Chapter 2

PART I COLLAPSE - Intro

Collapse doesn’t start with a dramatic moment.

 It starts with the small things you tell yourself you can handle.

 A bill you’ll “figure out.” A pain you’ll “deal with later.” A deadline you “just need a little more time on.” A night of sleep you “can catch up on tomorrow.”

 You don’t notice the ground shifting because you’re busy staying upright. You don’t notice the cracks because you’re patching them with whatever scraps of energy you have left.

 Collapse is slow. Collapse is quiet. Collapse is patient.

 And then, one day, it stops being patient. One day you wake up and realize you’re not living your life anymore, you’re surviving it.

 For me, the realization didn’t come all at once. It arrived as a series of blows: Spending holidays in hospital rooms. Hearing HFrEF and CKD for the first time. Being told I might not be leaving the hospital. The day I was evicted. The morning I woke up homeless in New York City.

 Rock bottom is not a fall. It’s erosion.

 People talk about rock bottom like a single moment. The truth is uglier. It’s a string of small humiliations that accumulate until you don’t recognize yourself.

 Sitting in waiting rooms filling out forms for an address you don’t have. Standing in a storage unit with your life reduced to a metal box. Doing overnight deliveries because you missed the storage unit closing time. Renting an e‑bike your heart can barely handle because you need the money more than you need safety. Being hospitalized so often, you have no friends left. Becoming a ghost in the city, unseen, uncounted, unmissed.

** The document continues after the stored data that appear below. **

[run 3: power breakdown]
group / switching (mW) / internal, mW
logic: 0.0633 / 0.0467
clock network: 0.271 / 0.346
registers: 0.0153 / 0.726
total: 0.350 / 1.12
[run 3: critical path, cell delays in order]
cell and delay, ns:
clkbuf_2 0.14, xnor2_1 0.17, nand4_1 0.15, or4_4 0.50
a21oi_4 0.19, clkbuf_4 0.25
[src/rtl/fmdll_cfg_seq.sv]
// Sequences an (M, N) ratio into the DLL under reset, then qualifies its lock.
// Latency: M/N and HOLD one edge after accept; lock RST_CYC+SETTLE_CYC+4 cycles after that.
// Backpressure: cfg_ready only in IDLE/LOCKED/ERROR; requests offered while busy are dropped.
module fmdll_cfg_seq #(
  parameter int RST_CYC     = 8,
  parameter int SETTLE_CYC  = 64,
  parameter int TIMEOUT_CYC = 1024,
  parameter int CNT_W       = 11
) (
  input  logic       clk_ext,
  input  logic       rst,
  input  logic       cfg_valid,
  output logic       cfg_ready,
  input  logic [1:0] cfg_M,
  input  logic [3:0] cfg_N,
  input  logic       dll_lock_in,
  output logic [1:0] M,
  output logic [3:0] N,
  output logic       dll_rst_n,
  output logic       busy,
  output logic       locked,
  output logic       timeout_err,
  output logic       cfg_err,
  output logic       lock_lost
);

  localparam logic [2:0] S_IDLE   = 3'd0;
  localparam logic [2:0] S_HOLD   = 3'd1;
  localparam logic [2:0] S_SETTLE = 3'd2;
  localparam logic [2:0] S_WAIT   = 3'd3;
  localparam logic [2:0] S_LOCKED = 3'd4;
  localparam logic [2:0] S_ERROR  = 3'd5;

  // Terminal counts: each phase ends on the edge where the counter reaches N-1.
  localparam logic [CNT_W-1:0] RST_LAST    = CNT_W'(RST_CYC - 1);
  localparam logic [CNT_W-1:0] SETTLE_LAST = CNT_W'(SETTLE_CYC - 1);
  localparam logic [CNT_W-1:0] TO_LAST     = CNT_W'(TIMEOUT_CYC - 1);
  localparam logic [CNT_W-1:0] CNT_ONE     = CNT_W'(1);

  logic [2:0]       state_q, state_d;
  logic [CNT_W-1:0] cnt_q, cnt_d;
  logic [1:0]       filt_q, filt_d;
  logic             sync1_q, sync2_q;
  logic             lock_s;
  logic [1:0]       m_q, m_d;
  logic [3:0]       n_q, n_d;
  logic             cfg_err_q, cfg_err_d;
  logic             lock_lost_q, lock_lost_d;
  logic             dll_rst_n_q, dll_rst_n_d;
  logic             busy_q, busy_d;
  logic             locked_q, locked_d;
  logic             timeout_err_q, timeout_err_d;
  logic             accept, cfg_bad;

  assign lock_s    = sync2_q;
  assign cfg_ready = (state_q == S_IDLE) || (state_q == S_LOCKED) || (state_q == S_ERROR);
  assign accept    = cfg_valid && cfg_ready;
  assign cfg_bad   = (cfg_M == 2'd0) || (cfg_N == 4'd0);

  // Two-flop synchronizer for the asynchronous DLL lock indication.
  always_ff @(posedge clk_ext) begin
    if (rst) begin
      sync1_q <= 1'b0;
      sync2_q <= 1'b0;
    end else begin
      sync1_q <= dll_lock_in;
      sync2_q <= sync1_q;
    end
  end

  // Next-state: phase sequencing, lock filter, then request handling on top.
  always_comb begin
    state_d     = state_q;
    cnt_d       = cnt_q;
    filt_d      = filt_q;
    m_d         = m_q;
    n_d         = n_q;
    cfg_err_d   = 1'b0;
    lock_lost_d = 1'b0;

    case (state_q)
      S_IDLE: ;
      S_HOLD: begin
        if (cnt_q == RST_LAST) begin
          state_d = S_SETTLE;
          cnt_d   = '0;
        end else begin
          cnt_d = cnt_q + CNT_ONE;
        end
      end
      S_SETTLE: begin
        if (cnt_q == SETTLE_LAST) begin
          state_d = S_WAIT;
          cnt_d   = '0;
          filt_d  = 2'd0;
        end else begin
          cnt_d = cnt_q + CNT_ONE;
        end
      end
      S_WAIT: begin
        // Qualification is tested before the timeout so lock wins a tie.
        if (lock_s && (filt_q == 2'd3)) begin
          state_d = S_LOCKED;
          filt_d  = 2'd0;
        end else begin
          filt_d = lock_s ? (filt_q + 2'd1) : 2'd0;
          if (cnt_q == TO_LAST) begin
            state_d = S_ERROR;
            cnt_d   = '0;
          end else begin
            cnt_d = cnt_q + CNT_ONE;
          end
        end
      end
      S_LOCKED: begin
        if (!lock_s && (filt_q == 2'd3)) begin
          state_d     = S_WAIT;
          lock_lost_d = 1'b1;
          cnt_d       = '0;
          filt_d      = 2'd0;
        end else begin
          filt_d = !lock_s ? (filt_q + 2'd1) : 2'd0;
        end
      end
      S_ERROR: ;
      default: state_d = S_IDLE;
    endcase

    // A bad ratio only raises cfg_err; a good one restarts from HOLD silently.
    if (accept) begin
      if (cfg_bad) begin
        cfg_err_d = 1'b1;
      end else begin
        state_d     = S_HOLD;
        cnt_d       = '0;
        filt_d      = 2'd0;
        m_d         = cfg_M;
        n_d         = cfg_N;
        lock_lost_d = 1'b0;
      end
    end
  end

  // Status flags are registered from the next state so they never glitch.
  always_comb begin
    dll_rst_n_d   = (state_d == S_SETTLE) || (state_d == S_WAIT) || (state_d == S_LOCKED);
    busy_d        = (state_d == S_HOLD) || (state_d == S_SETTLE) || (state_d == S_WAIT);
    locked_d      = (state_d == S_LOCKED);
    timeout_err_d = (state_d == S_ERROR);
  end

  // State, counters, ratio and status registers.
  always_ff @(posedge clk_ext) begin
    if (rst) begin
      state_q       <= S_IDLE;
      cnt_q         <= '0;
      filt_q        <= 2'd0;
      m_q           <= 2'd0;
      n_q           <= 4'd0;
      cfg_err_q     <= 1'b0;
      lock_lost_q   <= 1'b0;
      dll_rst_n_q   <= 1'b0;
      busy_q        <= 1'b0;
      locked_q      <= 1'b0;
      timeout_err_q <= 1'b0;
    end else begin
      state_q       <= state_d;
      cnt_q         <= cnt_d;
      filt_q        <= filt_d;
      m_q           <= m_d;
      n_q           <= n_d;
      cfg_err_q     <= cfg_err_d;
      lock_lost_q   <= lock_lost_d;
      dll_rst_n_q   <= dll_rst_n_d;
      busy_q        <= busy_d;
      locked_q      <= locked_d;
      timeout_err_q <= timeout_err_d;
    end
  end

  assign M           = m_q;
  assign N           = n_q;
  assign dll_rst_n   = dll_rst_n_q;
  assign busy        = busy_q;
  assign locked      = locked_q;
  assign timeout_err = timeout_err_q;
  assign cfg_err     = cfg_err_q;
  assign lock_lost   = lock_lost_q;

endmodule
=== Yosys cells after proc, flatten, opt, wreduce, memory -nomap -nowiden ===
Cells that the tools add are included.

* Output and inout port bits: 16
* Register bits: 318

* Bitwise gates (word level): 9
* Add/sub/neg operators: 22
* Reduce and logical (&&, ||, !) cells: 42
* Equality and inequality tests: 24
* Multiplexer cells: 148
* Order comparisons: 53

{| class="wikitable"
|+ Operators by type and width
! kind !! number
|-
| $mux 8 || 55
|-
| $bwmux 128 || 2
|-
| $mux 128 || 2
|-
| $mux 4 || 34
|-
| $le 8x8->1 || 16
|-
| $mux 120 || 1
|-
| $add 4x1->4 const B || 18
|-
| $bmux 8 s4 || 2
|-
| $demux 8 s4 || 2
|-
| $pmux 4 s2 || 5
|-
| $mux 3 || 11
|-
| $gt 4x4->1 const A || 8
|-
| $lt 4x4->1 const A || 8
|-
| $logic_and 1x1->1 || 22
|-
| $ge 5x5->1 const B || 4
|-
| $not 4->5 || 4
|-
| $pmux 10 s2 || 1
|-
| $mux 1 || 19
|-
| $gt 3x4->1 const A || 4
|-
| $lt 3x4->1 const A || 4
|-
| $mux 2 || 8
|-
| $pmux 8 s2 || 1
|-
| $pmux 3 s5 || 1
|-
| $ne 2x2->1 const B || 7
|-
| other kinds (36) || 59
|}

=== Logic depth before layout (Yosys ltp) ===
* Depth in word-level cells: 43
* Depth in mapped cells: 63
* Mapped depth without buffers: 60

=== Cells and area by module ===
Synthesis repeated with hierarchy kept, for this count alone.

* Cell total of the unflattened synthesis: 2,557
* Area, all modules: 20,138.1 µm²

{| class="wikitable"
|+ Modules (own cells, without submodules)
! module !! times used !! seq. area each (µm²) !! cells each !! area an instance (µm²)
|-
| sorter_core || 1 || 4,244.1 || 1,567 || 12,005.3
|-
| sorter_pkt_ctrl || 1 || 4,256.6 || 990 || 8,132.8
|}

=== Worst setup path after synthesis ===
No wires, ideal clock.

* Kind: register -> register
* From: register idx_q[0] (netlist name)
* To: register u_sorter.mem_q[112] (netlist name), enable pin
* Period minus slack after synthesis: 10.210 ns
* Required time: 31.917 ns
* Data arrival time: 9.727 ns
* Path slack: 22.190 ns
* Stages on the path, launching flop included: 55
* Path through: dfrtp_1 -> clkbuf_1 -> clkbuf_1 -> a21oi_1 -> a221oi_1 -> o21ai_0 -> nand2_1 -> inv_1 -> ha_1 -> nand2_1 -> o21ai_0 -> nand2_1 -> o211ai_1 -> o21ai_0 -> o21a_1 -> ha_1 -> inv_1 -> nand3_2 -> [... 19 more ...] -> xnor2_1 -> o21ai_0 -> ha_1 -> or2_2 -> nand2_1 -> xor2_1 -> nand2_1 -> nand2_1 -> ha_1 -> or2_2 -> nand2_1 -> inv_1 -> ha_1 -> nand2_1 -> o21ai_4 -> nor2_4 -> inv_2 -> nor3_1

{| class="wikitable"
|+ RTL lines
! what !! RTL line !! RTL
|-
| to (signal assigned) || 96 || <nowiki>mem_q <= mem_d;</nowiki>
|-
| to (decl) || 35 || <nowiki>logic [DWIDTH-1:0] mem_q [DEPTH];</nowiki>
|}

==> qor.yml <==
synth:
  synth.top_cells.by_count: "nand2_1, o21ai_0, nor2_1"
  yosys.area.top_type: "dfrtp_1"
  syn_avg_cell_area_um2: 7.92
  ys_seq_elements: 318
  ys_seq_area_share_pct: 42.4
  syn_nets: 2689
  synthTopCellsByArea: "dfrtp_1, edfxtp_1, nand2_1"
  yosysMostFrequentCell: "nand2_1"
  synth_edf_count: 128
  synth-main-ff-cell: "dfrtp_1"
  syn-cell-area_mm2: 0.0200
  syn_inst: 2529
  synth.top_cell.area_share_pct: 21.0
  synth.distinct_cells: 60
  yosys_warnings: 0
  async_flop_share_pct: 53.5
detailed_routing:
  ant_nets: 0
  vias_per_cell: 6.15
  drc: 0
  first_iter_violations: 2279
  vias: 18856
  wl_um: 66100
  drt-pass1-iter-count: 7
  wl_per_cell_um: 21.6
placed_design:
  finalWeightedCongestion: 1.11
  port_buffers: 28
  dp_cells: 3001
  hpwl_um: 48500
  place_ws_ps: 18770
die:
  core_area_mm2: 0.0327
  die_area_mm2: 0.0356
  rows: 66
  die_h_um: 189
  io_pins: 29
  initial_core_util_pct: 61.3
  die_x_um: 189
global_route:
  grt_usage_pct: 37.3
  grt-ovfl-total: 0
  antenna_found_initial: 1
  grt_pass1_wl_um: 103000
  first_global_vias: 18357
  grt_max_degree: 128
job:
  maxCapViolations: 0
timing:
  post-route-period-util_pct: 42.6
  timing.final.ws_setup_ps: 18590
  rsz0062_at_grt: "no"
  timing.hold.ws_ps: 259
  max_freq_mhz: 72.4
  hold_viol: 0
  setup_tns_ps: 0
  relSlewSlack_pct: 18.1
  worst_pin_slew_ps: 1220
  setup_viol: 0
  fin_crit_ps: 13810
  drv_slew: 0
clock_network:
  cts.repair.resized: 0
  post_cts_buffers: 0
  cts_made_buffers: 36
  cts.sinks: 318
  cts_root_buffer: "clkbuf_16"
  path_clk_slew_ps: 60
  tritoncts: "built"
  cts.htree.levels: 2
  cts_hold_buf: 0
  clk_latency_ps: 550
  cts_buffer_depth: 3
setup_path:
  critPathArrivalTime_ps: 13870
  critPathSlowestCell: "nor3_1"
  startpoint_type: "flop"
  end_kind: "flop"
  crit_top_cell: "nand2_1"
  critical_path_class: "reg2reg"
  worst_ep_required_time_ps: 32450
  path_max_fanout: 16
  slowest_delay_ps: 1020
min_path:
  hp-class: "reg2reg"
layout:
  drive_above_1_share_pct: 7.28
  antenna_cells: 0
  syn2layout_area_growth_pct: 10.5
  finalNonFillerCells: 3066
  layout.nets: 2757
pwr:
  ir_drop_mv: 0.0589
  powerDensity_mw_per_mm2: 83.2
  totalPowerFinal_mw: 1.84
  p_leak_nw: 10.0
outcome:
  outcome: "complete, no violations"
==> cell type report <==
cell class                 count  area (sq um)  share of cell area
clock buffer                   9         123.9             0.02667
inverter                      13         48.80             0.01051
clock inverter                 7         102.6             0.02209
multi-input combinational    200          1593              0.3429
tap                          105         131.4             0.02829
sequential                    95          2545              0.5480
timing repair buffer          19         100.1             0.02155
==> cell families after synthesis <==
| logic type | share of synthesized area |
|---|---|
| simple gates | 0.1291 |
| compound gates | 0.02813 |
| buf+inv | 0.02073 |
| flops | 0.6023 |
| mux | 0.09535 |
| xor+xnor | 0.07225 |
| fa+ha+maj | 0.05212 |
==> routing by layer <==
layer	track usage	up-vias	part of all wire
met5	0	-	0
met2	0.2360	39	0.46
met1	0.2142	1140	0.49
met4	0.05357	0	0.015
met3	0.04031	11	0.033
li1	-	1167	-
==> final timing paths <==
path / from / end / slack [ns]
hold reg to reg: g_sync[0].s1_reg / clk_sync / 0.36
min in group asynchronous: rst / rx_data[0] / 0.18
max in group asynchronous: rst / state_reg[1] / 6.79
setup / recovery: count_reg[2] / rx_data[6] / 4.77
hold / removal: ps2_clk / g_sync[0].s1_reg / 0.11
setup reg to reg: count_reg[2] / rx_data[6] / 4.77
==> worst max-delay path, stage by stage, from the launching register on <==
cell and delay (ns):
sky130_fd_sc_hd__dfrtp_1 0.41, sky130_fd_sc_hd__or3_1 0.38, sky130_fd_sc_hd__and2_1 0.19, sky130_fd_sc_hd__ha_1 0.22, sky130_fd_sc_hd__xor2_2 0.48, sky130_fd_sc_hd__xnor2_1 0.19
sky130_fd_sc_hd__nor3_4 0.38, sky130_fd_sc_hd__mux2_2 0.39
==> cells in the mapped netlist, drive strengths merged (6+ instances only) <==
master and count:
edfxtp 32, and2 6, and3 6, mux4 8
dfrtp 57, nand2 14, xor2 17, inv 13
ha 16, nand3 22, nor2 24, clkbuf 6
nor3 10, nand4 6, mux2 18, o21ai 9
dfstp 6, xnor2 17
$ cat config.mk
export PLATFORM = sky130hd
export DESIGN_NAME = vend_controller
export DESIGN_NICKNAME = d
export VERILOG_FILES = /design/src/rtl/vend_controller.sv
export SDC_FILE = /design/constraint.sdc
export NUM_CORES = 1
export LEC_CHECK = 0
export ABC_CLOCK_PERIOD_IN_PS = 3600
export CORE_MARGIN = 1.5
export CORE_UTILIZATION = 26
export CTS_CLUSTER_DIAMETER = 60
export DETAILED_ROUTE_END_ITERATION = 12
export GPL_ROUTABILITY_DRIVEN = 0
export PLACE_DENSITY = 0.47
export SKIP_CTS_REPAIR_TIMING = 1
export SYNTH_ARGS = -nofsm -noshare
export SYNTH_HDL_FRONTEND = slang
export SYNTH_SLANG_ARGS = --single-unit
$ cat constraint.sdc
create_clock -name clk -period 3.6 [get_ports clk]
set_input_delay 0.36 -clock clk [delete_from_list [all_inputs] [get_ports clk]]
set_output_delay 0.36 -clock clk [all_outputs]
set_load 0.05 [all_outputs]
[src/rtl/cpu_dbg_pkg.sv]
// Shared encodings for the execution controller and the serial debug unit:
// command opcodes, controller states, halt causes and the core's reset PC.
package cpu_dbg_pkg;

  typedef enum logic [2:0] {
    OP_NOP     = 3'd0,
    OP_RUN     = 3'd1,
    OP_STEP    = 3'd2,
    OP_HALT    = 3'd3,
    OP_SET_BP  = 3'd4,
    OP_CLR_BP  = 3'd5,
    OP_CLR_CNT = 3'd6,
    OP_RSVD    = 3'd7
  } cmd_op_e;

  typedef enum logic [1:0] {
    ST_HALT  = 2'd0,
    ST_RUN   = 2'd1,
    ST_STEP  = 2'd2,
    ST_DRAIN = 2'd3
  } exec_state_e;

  typedef enum logic [1:0] {
    CAUSE_RESET      = 2'd0,
    CAUSE_HALT_CMD   = 2'd1,
    CAUSE_STEP_DONE  = 2'd2,
    CAUSE_BREAKPOINT = 2'd3
  } halt_cause_e;

  // Breakpoints compare word addresses only (PC[31:2]).
  localparam int WADDR_W = 30;

  localparam logic [31:0] RESET_PC = 32'h0000_3000;

endpackage
## src/rtl/imm_extend_pipe_pkg.sv

```systemverilog
`default_nettype none
// ============================================================================
// Module      : imm_pkg
// Description : Shared definitions for the immediate generator. Holds the
//               format-select encodings, the buffer depth and the check that
//               rejects unsupported XLEN values at elaboration.
// Contents    : imm_sel_t      3-bit format select type
//               IMM_U..IMM_ILL format select encodings
//               IMM_BUF_DEPTH  elastic buffer depth
//               xlen_is_legal  returns 1 for XLEN 32 or 64
// Revision    : 1.0  initial release
// ============================================================================
package imm_pkg;

    typedef logic [2:0] imm_sel_t;

    localparam imm_sel_t IMM_U   = 3'b000;
    localparam imm_sel_t IMM_I   = 3'b001;
    localparam imm_sel_t IMM_SH  = 3'b010;
    localparam imm_sel_t IMM_S   = 3'b011;
    localparam imm_sel_t IMM_B   = 3'b100;
    localparam imm_sel_t IMM_J   = 3'b101;
    localparam imm_sel_t IMM_Z   = 3'b110;
    localparam imm_sel_t IMM_ILL = 3'b111;

    localparam int IMM_BUF_DEPTH = 2;

    function automatic bit xlen_is_legal(input int xlen);
        return (xlen == 32) || (xlen == 64);
    endfunction

endpackage
`default_nettype wire

```

## src/rtl/imm_extend_pipe_if.sv

```systemverilog
`default_nettype none
// ============================================================================
// Module      : imm_extend_pipe_if
// Description : Valid/ready bundle between decode, the immediate generator
//               and execute.
// Ports       : in_valid/in_ready/in_instr/in_sel/in_tag  upstream beat
//               out_valid/out_ready/out_imm/out_tag/out_err downstream beat
// Modports    : master  producer of input beats, consumer of results (bench)
//               slave   the immediate generator itself
// Revision    : 1.0  initial release
// ============================================================================
interface imm_extend_pipe_if
    import imm_pkg::*;
#(
    parameter int XLEN  = 32,
    parameter int TAG_W = 5
);

    logic             in_valid;
    logic             in_ready;
    logic [31:0]      in_instr;
    imm_sel_t         in_sel;
    logic [TAG_W-1:0] in_tag;

    logic             out_valid;
    logic             out_ready;
    logic [XLEN-1:0]  out_imm;
    logic [TAG_W-1:0] out_tag;
    logic             out_err;

    modport master (
        output in_valid, in_instr, in_sel, in_tag, out_ready,
        input  in_ready, out_valid, out_imm, out_tag, out_err
    );

    modport slave (
        input  in_valid, in_instr, in_sel, in_tag, out_ready,
        output in_ready, out_valid, out_imm, out_tag, out_err
    );

endinterface
`default_nettype wire

```

## src/rtl/imm_extend_pipe_core.sv

```systemverilog
`default_nettype none
// ============================================================================
// Module      : imm_extend_core
// Description : Purely combinational immediate extraction. Builds the 32-bit
//               immediate for the selected format, then sign- or zero-extends
//               it to XLEN. Select 111 yields zero with the error flag set.
// Ports       : i_instr  [31:0]      raw instruction word
//               i_sel    [2:0]       format select
//               o_imm    [XLEN-1:0]  extended immediate
//               o_err                illegal select
// Revision    : 1.0  initial release
// ============================================================================
module imm_extend_core
    import imm_pkg::*;
#(
    parameter int XLEN = 32
) (
    input  logic [31:0]     i_instr,
    input  imm_sel_t        i_sel,
    output logic [XLEN-1:0] o_imm,
    output logic            o_err
);

    // 32-bit form of the immediate; every signed format is already
    // sign-extended to bit 31 here, so widening to 64 only replicates bit 31.
    logic [31:0] w_val32;
    logic        w_signed;

    always_comb begin
        w_val32  = '0;
        w_signed = 1'b0;
        o_err    = 1'b0;
        case (i_sel)
            IMM_U: begin
                w_val32  = {i_instr[31:12], 12'b0};
                w_signed = 1'b1;
            end
            IMM_I: begin
                w_val32  = {{20{i_instr[31]}}, i_instr[31:20]};
                w_signed = 1'b1;
            end
            IMM_SH: begin
                // RV64 shift amounts are 6 bits wide, RV32 only 5.
                if (XLEN == 64) begin
                    w_val32 = {26'b0, i_instr[25:20]};
                end else begin
                    w_val32 = {27'b0, i_instr[24:20]};
                end
            end
            IMM_S: begin
                w_val32  = {{20{i_instr[31]}}, i_instr[31:25], i_instr[11:7]};
                w_signed = 1'b1;
            end
            IMM_B: begin
                w_val32  = {{19{i_instr[31]}}, i_instr[31], i_instr[7],
                            i_instr[30:25], i_instr[11:8], 1'b0};
                w_signed = 1'b1;
            end
            IMM_J: begin
                w_val32  = {{11{i_instr[31]}}, i_instr[31], i_instr[19:12],
                            i_instr[20], i_instr[30:21], 1'b0};
                w_signed = 1'b1;
            end
            IMM_Z: begin
                w_val32 = {27'b0, i_instr[19:15]};
            end
            default: begin
                o_err = 1'b1;
            end
        endcase
    end

    generate
        if (XLEN == 64) begin : g_xlen64
            assign o_imm = w_signed ? {{32{w_val32[31]}}, w_val32} : {32'b0, w_val32};
        end else begin : g_xlen32
            assign o_imm = w_val32;
        end
    endgenerate

    // The opcode field never contributes to an immediate, and the sign flag
    // is only consumed by the 64-bit widening path.
    logic w_unused;
    assign w_unused = ^{i_instr[6:0], w_signed};

endmodule
`default_nettype wire

```

## src/rtl/imm_extend_pipe.sv

```systemverilog
`default_nettype none
// ============================================================================
// Module      : imm_extend_pipe
// Description : Registered, flow-controlled immediate generator for decode.
//               Each accepted beat is extended combinationally and written
//               into a 2-entry circular buffer; all outputs are driven from
//               the buffer head, so nothing on the output side depends
//               combinationally on the input side.
// Ports       : clk       rising-edge clock
//               reset_n   asynchronous active-low reset
//               flush     synchronous flush, drops every buffered entry
//               bus       imm_extend_pipe_if.slave
//                           in_valid/in_ready/in_instr/in_sel/in_tag
//                           out_valid/out_ready/out_imm/out_tag/out_err
// Revision    : 1.0  initial release
// ============================================================================
module imm_extend_pipe
    import imm_pkg::*;
#(
    parameter int XLEN  = 32,
    parameter int TAG_W = 5
) (
    input  logic             clk,
    input  logic             reset_n,
    input  logic             flush,
    imm_extend_pipe_if.slave bus
);

    localparam logic [1:0] c_count_full = 2'd2;

    generate
        if (!xlen_is_legal(XLEN)) begin : g_bad_xlen
            $error("imm_extend_pipe: XLEN must be 32 or 64");
        end
    endgenerate

    // ------------------------------------------------------------------
    // Immediate extraction on the input side
    // ------------------------------------------------------------------
    logic [XLEN-1:0] w_imm;
    logic            w_err;

    imm_extend_core #(
        .XLEN (XLEN)
    ) u_core (
        .i_instr (bus.in_instr),
        .i_sel   (bus.in_sel),
        .o_imm   (w_imm),
        .o_err   (w_err)
    );

    // ------------------------------------------------------------------
    // Buffer state
    // ------------------------------------------------------------------
    logic [XLEN-1:0]  r_imm [IMM_BUF_DEPTH];
    logic [TAG_W-1:0] r_tag [IMM_BUF_DEPTH];
    logic             r_err [IMM_BUF_DEPTH];
    logic             r_wr_ptr;
    logic             r_rd_ptr;
    logic [1:0]       r_count;
    logic             r_in_ready;

    logic             w_out_valid;
    logic             w_push;
    logic             w_pop;
    logic [1:0]       w_count_nxt;

    assign w_out_valid = (r_count != 2'd0);
    // A beat offered during flush is discarded along with the buffer.
    assign w_push      = bus.in_valid & r_in_ready & ~flush;
    assign w_pop       = w_out_valid & bus.out_ready;

    always_comb begin
        w_count_nxt = r_count;
        if (flush) begin
            w_count_nxt = 2'd0;
        end else if (w_push && !w_pop) begin
            w_count_nxt = r_count + 2'd1;
        end else if (w_pop && !w_push) begin
            w_count_nxt = r_count - 2'd1;
        end
    end

    always_ff @(posedge clk or negedge reset_n) begin
        if (!reset_n) begin
            r_count    <= 2'd0;
            r_wr_ptr   <= 1'b0;
            r_rd_ptr   <= 1'b0;
            r_in_ready <= 1'b0;
            for (int k = 0; k < IMM_BUF_DEPTH; k++) begin
                r_imm[k] <= '0;
                r_tag[k] <= '0;
                r_err[k] <= 1'b0;
            end
        end else begin
            r_count    <= w_count_nxt;
            // Ready is precomputed from the next occupancy so it stays a
            // plain flop output, independent of out_ready in the same cycle.
            r_in_ready <= (w_count_nxt != c_count_full);
            if (flush) begin
                r_wr_ptr <= 1'b0;
                r_rd_ptr <= 1'b0;
            end else begin
                if (w_push) begin
                    r_imm[r_wr_ptr] <= w_imm;
                    r_tag[r_wr_ptr] <= bus.in_tag;
                    r_err[r_wr_ptr] <= w_err;
                    r_wr_ptr        <= ~r_wr_ptr;
                end
                if (w_pop) begin
                    r_rd_ptr <= ~r_rd_ptr;
                end
            end
        end
    end

    // ------------------------------------------------------------------
    // Outputs: head of the buffer. The head slot is never written while it
    // holds a valid entry, so the payload is stable under stall.
    // ------------------------------------------------------------------
    assign bus.in_ready  = r_in_ready;
    assign bus.out_valid = w_out_valid;
    assign bus.out_imm   = r_imm[r_rd_ptr];
    assign bus.out_tag   = r_tag[r_rd_ptr];
    assign bus.out_err   = r_err[r_rd_ptr];

endmodule
`default_nettype wire

```

## src/flat_wrapper.sv

```systemverilog
// flat-port wrapper written by rule: the top's interface ports become plain ports
module imm_extend_pipe_flat import imm_pkg::*;
#(
    parameter int XLEN  = 32,
    parameter int TAG_W = 5
)
  (clk, reset_n, flush, bus_in_valid, bus_in_instr, bus_in_sel, bus_in_tag, bus_out_ready, bus_in_ready, bus_out_valid, bus_out_imm, bus_out_tag, bus_out_err);
  imm_extend_pipe_if #(.XLEN(XLEN), .TAG_W(TAG_W)) bus_i ();
  input  logic clk;
  input  logic reset_n;
  input  logic flush;
  input wire logic [$bits(bus_i.in_valid)-1:0] bus_in_valid;
  input wire logic [$bits(bus_i.in_instr)-1:0] bus_in_instr;
  input wire logic [$bits(bus_i.in_sel)-1:0] bus_in_sel;
  input wire logic [$bits(bus_i.in_tag)-1:0] bus_in_tag;
  input wire logic [$bits(bus_i.out_ready)-1:0] bus_out_ready;
  output wire logic [$bits(bus_i.in_ready)-1:0] bus_in_ready;
  output wire logic [$bits(bus_i.out_valid)-1:0] bus_out_valid;
  output wire logic [$bits(bus_i.out_imm)-1:0] bus_out_imm;
  output wire logic [$bits(bus_i.out_tag)-1:0] bus_out_tag;
  output wire logic [$bits(bus_i.out_err)-1:0] bus_out_err;
  assign bus_i.in_valid = bus_in_valid;
  assign bus_i.in_instr = bus_in_instr;
  assign bus_i.in_sel = bus_in_sel;
  assign bus_i.in_tag = bus_in_tag;
  assign bus_i.out_ready = bus_out_ready;
  assign bus_in_ready = bus_i.in_ready;
  assign bus_out_valid = bus_i.out_valid;
  assign bus_out_imm = bus_i.out_imm;
  assign bus_out_tag = bus_i.out_tag;
  assign bus_out_err = bus_i.out_err;
  imm_extend_pipe #(.XLEN(XLEN), .TAG_W(TAG_W)) u_core (.clk(clk), .reset_n(reset_n), .flush(flush), .bus(bus_i));
endmodule
```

 When you’re collapsing, your world shrinks. Goals shrink. Options shrink. Identity shrinks. Voice shrinks.

 You stop thinking about the future because the future feels like a place you no longer have access to. You stop thinking about who you want to be because you’re trying not to disappear.

 Your world becomes a list of immediate problems: Where can I sleep? Where can I shower? Where can I get help? Where can I breathe? Where can I hide?

 There is nothing more dehumanizing than trying to rebuild inside systems that were never designed for you.

 No one is coming to save you. No one is responsible for your survival. No one is obligated to believe you. No one is required to care.

 You learn to repeat your story to strangers who don’t look up from their screens. You learn to fill out forms with no boxes for your reality. You learn to wait in lines that move slowly because the system moves slowly. You learn to swallow your pride because pride doesn’t get you services.

 Collapse is not just personal, it’s bureaucratic.

 The worst part isn’t instability, fear, or exhaustion. It’s the silence. The silence of people who don’t know what to say. The silence of people who don’t ask if you’re okay. The silence of people who assume you’ll figure it out. The silence of people who don’t notice you’re disappearing.

 Eventually, the silence becomes internal. You stop explaining. You stop reaching out. You stop asking for help. You stop speaking. Your voice doesn’t break; it fades. And when your voice goes, your identity goes with it.

 Every underdog has a moment, not cinematic, not heroic, a quiet, private hinge where something inside refuses to die.

 It’s not hope. It’s not inspiration. It’s not readiness.

 It’s defiance.

 A small, stubborn spark that says: “I can’t stay here.” Not “I know how to fix this.” Not “I know what comes next.” Not “I’m ready.” Just, “I can’t stay here.”

 That whisper is the hinge of your entire life.